§ GIVEN DATA
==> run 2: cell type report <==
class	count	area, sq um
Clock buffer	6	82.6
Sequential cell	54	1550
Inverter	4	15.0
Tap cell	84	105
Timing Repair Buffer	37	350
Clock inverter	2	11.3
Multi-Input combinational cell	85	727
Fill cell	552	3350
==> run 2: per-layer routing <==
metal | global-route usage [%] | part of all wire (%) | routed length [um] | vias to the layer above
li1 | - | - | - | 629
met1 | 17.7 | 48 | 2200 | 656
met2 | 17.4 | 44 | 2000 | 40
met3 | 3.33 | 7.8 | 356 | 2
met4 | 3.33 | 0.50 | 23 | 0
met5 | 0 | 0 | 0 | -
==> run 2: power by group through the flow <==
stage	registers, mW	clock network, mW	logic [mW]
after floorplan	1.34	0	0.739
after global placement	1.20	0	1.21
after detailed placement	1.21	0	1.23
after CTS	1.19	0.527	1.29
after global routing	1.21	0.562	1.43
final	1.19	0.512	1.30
## src/rtl/scan_decoder_if.sv

```systemverilog
// Select-bus bundle between a controller (master) and the scan decoder (slave).
// Carries the control strobes in and the registered one-hot select, address and wrap pulse out.
interface scan_decoder_if #(
    parameter int ADDR_W = 4
);
    localparam int OUT_W = 1 << ADDR_W;

    logic              en;
    logic              mode;
    logic              load;
    logic [ADDR_W-1:0] addr;
    logic [OUT_W-1:0]  out;
    logic [ADDR_W-1:0] cur_addr;
    logic              wrap;

    modport master (
        output en, mode, load, addr,
        input  out, cur_addr, wrap
    );

    modport slave (
        input  en, mode, load, addr,
        output out, cur_addr, wrap
    );
endinterface

```

## src/rtl/scan_decoder.sv

```systemverilog
// Registered one-hot decoder with direct-load and dwell-timed auto-scan; 1-cycle latency from inputs to out.
// No backpressure: every input is sampled on every edge and all outputs come straight from flops.
module scan_decoder #(
    parameter int ADDR_W = 4,
    parameter int DWELL  = 4
) (
    input  logic           clk,
    input  logic           rst,
    scan_decoder_if.slave  bus
);
    localparam int OUT_W = 1 << ADDR_W;
    localparam int CNT_W = (DWELL > 1) ? $clog2(DWELL) : 1;

    localparam logic [CNT_W-1:0]  CNT_LAST  = CNT_W'(DWELL - 1);
    localparam logic [ADDR_W-1:0] ADDR_LAST = {ADDR_W{1'b1}};

    logic [ADDR_W-1:0] cur_addr_q, cur_addr_d;
    logic [CNT_W-1:0]  cnt_q, cnt_d;
    logic [OUT_W-1:0]  out_q, out_d;
    logic              wrap_q, wrap_d;
    logic              mode_q, mode_d;

    always_comb begin
        cur_addr_d = cur_addr_q;
        cnt_d      = cnt_q;
        wrap_d     = 1'b0;
        mode_d     = bus.mode;

        if (bus.load) begin
            cur_addr_d = bus.addr;
            cnt_d      = '0;
        end else if (!bus.mode || !mode_q) begin
            // Direct mode, or the first scan edge after leaving direct mode:
            // the dwell restarts so the current address gets a full DWELL.
            cnt_d = '0;
        end else if (bus.en) begin
            if (cnt_q == CNT_LAST) begin
                cnt_d      = '0;
                cur_addr_d = cur_addr_q + 1'b1;
                wrap_d     = (cur_addr_q == ADDR_LAST);
            end else begin
                cnt_d = cnt_q + 1'b1;
            end
        end

        // Decode the next address so out and cur_addr always match in the same cycle.
        out_d = bus.en ? (OUT_W'(1) << cur_addr_d) : '0;
    end

    always_ff @(posedge clk) begin
        if (rst) begin
            cur_addr_q <= '0;
            cnt_q      <= '0;
            out_q      <= '0;
            wrap_q     <= 1'b0;
            mode_q     <= 1'b0;
        end else begin
            cur_addr_q <= cur_addr_d;
            cnt_q      <= cnt_d;
            out_q      <= out_d;
            wrap_q     <= wrap_d;
            mode_q     <= mode_d;
        end
    end

    always_ff @(posedge clk) begin
        if (!rst) begin
            assert ($onehot0(out_q));
        end
    end

    assign bus.out      = out_q;
    assign bus.cur_addr = cur_addr_q;
    assign bus.wrap     = wrap_q;
endmodule

```

## src/flat_wrapper.sv

```systemverilog
// flat-port wrapper written by rule: the top's interface ports become plain ports
module scan_decoder_flat 
#(
    parameter int ADDR_W = 4,
    parameter int DWELL  = 4
)
  (clk, rst, bus_en, bus_mode, bus_load, bus_addr, bus_out, bus_cur_addr, bus_wrap);
  scan_decoder_if #(.ADDR_W(ADDR_W)) bus_i ();
  input  logic clk;
  input  logic rst;
  input wire logic [$bits(bus_i.en)-1:0] bus_en;
  input wire logic [$bits(bus_i.mode)-1:0] bus_mode;
  input wire logic [$bits(bus_i.load)-1:0] bus_load;
  input wire logic [$bits(bus_i.addr)-1:0] bus_addr;
  output wire logic [$bits(bus_i.out)-1:0] bus_out;
  output wire logic [$bits(bus_i.cur_addr)-1:0] bus_cur_addr;
  output wire logic [$bits(bus_i.wrap)-1:0] bus_wrap;
  assign bus_i.en = bus_en;
  assign bus_i.mode = bus_mode;
  assign bus_i.load = bus_load;
  assign bus_i.addr = bus_addr;
  assign bus_out = bus_i.out;
  assign bus_cur_addr = bus_i.cur_addr;
  assign bus_wrap = bus_i.wrap;
  scan_decoder #(.ADDR_W(ADDR_W), .DWELL(DWELL)) u_core (.clk(clk), .rst(rst), .bus(bus_i));
endmodule
```
`src/rtl/fetch_queue_if.sv`:
```
// Fetch-queue bundle: fetch-unit PC, instruction-memory read port and decode handshake.
// master = surrounding pipeline and memory, slave = fetch_queue.
interface fetch_queue_if #(
    parameter int ADDR_W  = 8,
    parameter int INSTR_W = 9,
    parameter int DEPTH   = 4
);
    localparam int CNT_W = $clog2(DEPTH) + 1;

    logic               start;
    logic [ADDR_W-1:0]  pc_i;
    logic               fetch_adv;
    logic               flush;
    logic               imem_rd_en;
    logic [ADDR_W-1:0]  imem_addr;
    logic [INSTR_W-1:0] imem_rdata;
    logic               de_valid;
    logic [ADDR_W-1:0]  de_pc;
    logic [INSTR_W-1:0] de_instr;
    logic               de_ready;
    logic [CNT_W-1:0]   q_count;

    modport master (
        output start, pc_i, flush, imem_rdata, de_ready,
        input  fetch_adv, imem_rd_en, imem_addr, de_valid, de_pc, de_instr, q_count
    );

    modport slave (
        input  start, pc_i, flush, imem_rdata, de_ready,
        output fetch_adv, imem_rd_en, imem_addr, de_valid, de_pc, de_instr, q_count
    );
endinterface

```
`src/rtl/fetch_queue.sv`:
```
// Fetch queue: issues I-mem reads under a credit limit and buffers {pc, instr} for decode.
// FETCHQ_BYPASS_EN lets a response reach decode in its arrival cycle when the FIFO is empty.
module fetch_queue #(
    parameter int ADDR_W  = 8,
    parameter int INSTR_W = 9,
    parameter int DEPTH   = 4
) (
    input logic          f_clk,
    input logic          rst_n,
    fetch_queue_if.slave fq
);
    localparam int PTR_W = $clog2(DEPTH);
    localparam int CNT_W = PTR_W + 1;

    typedef struct packed {
        logic [ADDR_W-1:0]  pc;
        logic [INSTR_W-1:0] instr;
    } entry_t;

    typedef enum logic [1:0] {IDLE, RUN, FLUSH} state_t;

    state_t            state, state_nxt;
    entry_t            mem [DEPTH];
    entry_t            head;
    logic [PTR_W-1:0]  wr_ptr, rd_ptr;
    logic [CNT_W-1:0]  count;
    logic [CNT_W:0]    credits;
    logic              inflight;
    logic [ADDR_W-1:0] inflight_pc;
    logic              issue, resp, push, pop, de_valid;

    always_ff @(posedge f_clk or negedge rst_n) begin
        if (!rst_n) state <= IDLE;
        else        state <= state_nxt;
    end

    always_comb begin
        state_nxt = state;
        case (state)
            IDLE:    if (fq.start) state_nxt = RUN;
            RUN:     if (fq.flush) state_nxt = FLUSH;
            FLUSH:   state_nxt = RUN;
            default: state_nxt = IDLE;
        endcase
    end

    // Queued plus in-flight entries are the credits; this is what keeps the FIFO from overflowing.
    assign credits = {1'b0, count} + (CNT_W+1)'(inflight);
    assign issue   = (state == RUN) && !fq.flush && (credits < (CNT_W+1)'(DEPTH));
    assign resp    = inflight && !fq.flush && (state != FLUSH);

`ifdef FETCHQ_BYPASS_EN
    logic bypass;
    assign bypass   = resp && (count == '0);
    assign de_valid = (count != '0) || bypass;
    assign head     = (count == '0) ? {inflight_pc, fq.imem_rdata} : mem[rd_ptr];
    assign pop      = (count != '0) && fq.de_ready;
    assign push     = resp && !(bypass && fq.de_ready);
`else
    assign de_valid = (count != '0);
    assign head     = mem[rd_ptr];
    assign pop      = de_valid && fq.de_ready;
    assign push     = resp;
`endif

    always_ff @(posedge f_clk or negedge rst_n) begin
        if (!rst_n) begin
            inflight    <= 1'b0;
            inflight_pc <= '0;
        end else begin
            inflight    <= issue;
            inflight_pc <= fq.pc_i;
        end
    end

    always_ff @(posedge f_clk) begin
        if (push) mem[wr_ptr] <= {inflight_pc, fq.imem_rdata};
    end

    // A pop in the flush cycle has already been seen by decode, so clearing covers it.
    always_ff @(posedge f_clk or negedge rst_n) begin
        if (!rst_n) begin
            wr_ptr <= '0;
            rd_ptr <= '0;
            count  <= '0;
        end else if (fq.flush) begin
            wr_ptr <= '0;
            rd_ptr <= '0;
            count  <= '0;
        end else begin
            if (push) wr_ptr <= wr_ptr + PTR_W'(1);
            if (pop)  rd_ptr <= rd_ptr + PTR_W'(1);
            case ({push, pop})
                2'b10:   count <= count + CNT_W'(1);
                2'b01:   count <= count - CNT_W'(1);
                default: count <= count;
            endcase
        end
    end

    assert property (@(posedge f_clk) disable iff (!rst_n) !(push && count == CNT_W'(DEPTH)));

    assign fq.fetch_adv  = issue;
    assign fq.imem_rd_en = issue;
    assign fq.imem_addr  = issue ? fq.pc_i : '0;
    assign fq.de_valid   = de_valid;
    assign fq.de_pc      = de_valid ? head.pc : '0;
    assign fq.de_instr   = de_valid ? head.instr : '0;
    assign fq.q_count    = count;
endmodule
```
`src/flat_wrapper.sv`:
```
// flat-port wrapper written by rule: the top's interface ports become plain ports
module fetch_queue_flat 
#(
    parameter int ADDR_W  = 8,
    parameter int INSTR_W = 9,
    parameter int DEPTH   = 4
)
  (f_clk, rst_n, fq_start, fq_pc_i, fq_flush, fq_imem_rdata, fq_de_ready, fq_fetch_adv, fq_imem_rd_en, fq_imem_addr, fq_de_valid, fq_de_pc, fq_de_instr, fq_q_count);
  fetch_queue_if #(.ADDR_W(ADDR_W), .INSTR_W(INSTR_W), .DEPTH(DEPTH)) fq_i ();
  input logic f_clk;
  input logic rst_n;
  input wire logic [$bits(fq_i.start)-1:0] fq_start;
  input wire logic [$bits(fq_i.pc_i)-1:0] fq_pc_i;
  input wire logic [$bits(fq_i.flush)-1:0] fq_flush;
  input wire logic [$bits(fq_i.imem_rdata)-1:0] fq_imem_rdata;
  input wire logic [$bits(fq_i.de_ready)-1:0] fq_de_ready;
  output wire logic [$bits(fq_i.fetch_adv)-1:0] fq_fetch_adv;
  output wire logic [$bits(fq_i.imem_rd_en)-1:0] fq_imem_rd_en;
  output wire logic [$bits(fq_i.imem_addr)-1:0] fq_imem_addr;
  output wire logic [$bits(fq_i.de_valid)-1:0] fq_de_valid;
  output wire logic [$bits(fq_i.de_pc)-1:0] fq_de_pc;
  output wire logic [$bits(fq_i.de_instr)-1:0] fq_de_instr;
  output wire logic [$bits(fq_i.q_count)-1:0] fq_q_count;
  assign fq_i.start = fq_start;
  assign fq_i.pc_i = fq_pc_i;
  assign fq_i.flush = fq_flush;
  assign fq_i.imem_rdata = fq_imem_rdata;
  assign fq_i.de_ready = fq_de_ready;
  assign fq_fetch_adv = fq_i.fetch_adv;
  assign fq_imem_rd_en = fq_i.imem_rd_en;
  assign fq_imem_addr = fq_i.imem_addr;
  assign fq_de_valid = fq_i.de_valid;
  assign fq_de_pc = fq_i.de_pc;
  assign fq_de_instr = fq_i.de_instr;
  assign fq_q_count = fq_i.q_count;
  fetch_queue #(.ADDR_W(ADDR_W), .INSTR_W(INSTR_W), .DEPTH(DEPTH)) u_core (.f_clk(f_clk), .rst_n(rst_n), .fq(fq_i));
endmodule
```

§ WHAT TO DO
Look through the records above for the word "placement" and state how many lines contain it, giving the number alone.

§ OUTPUT
2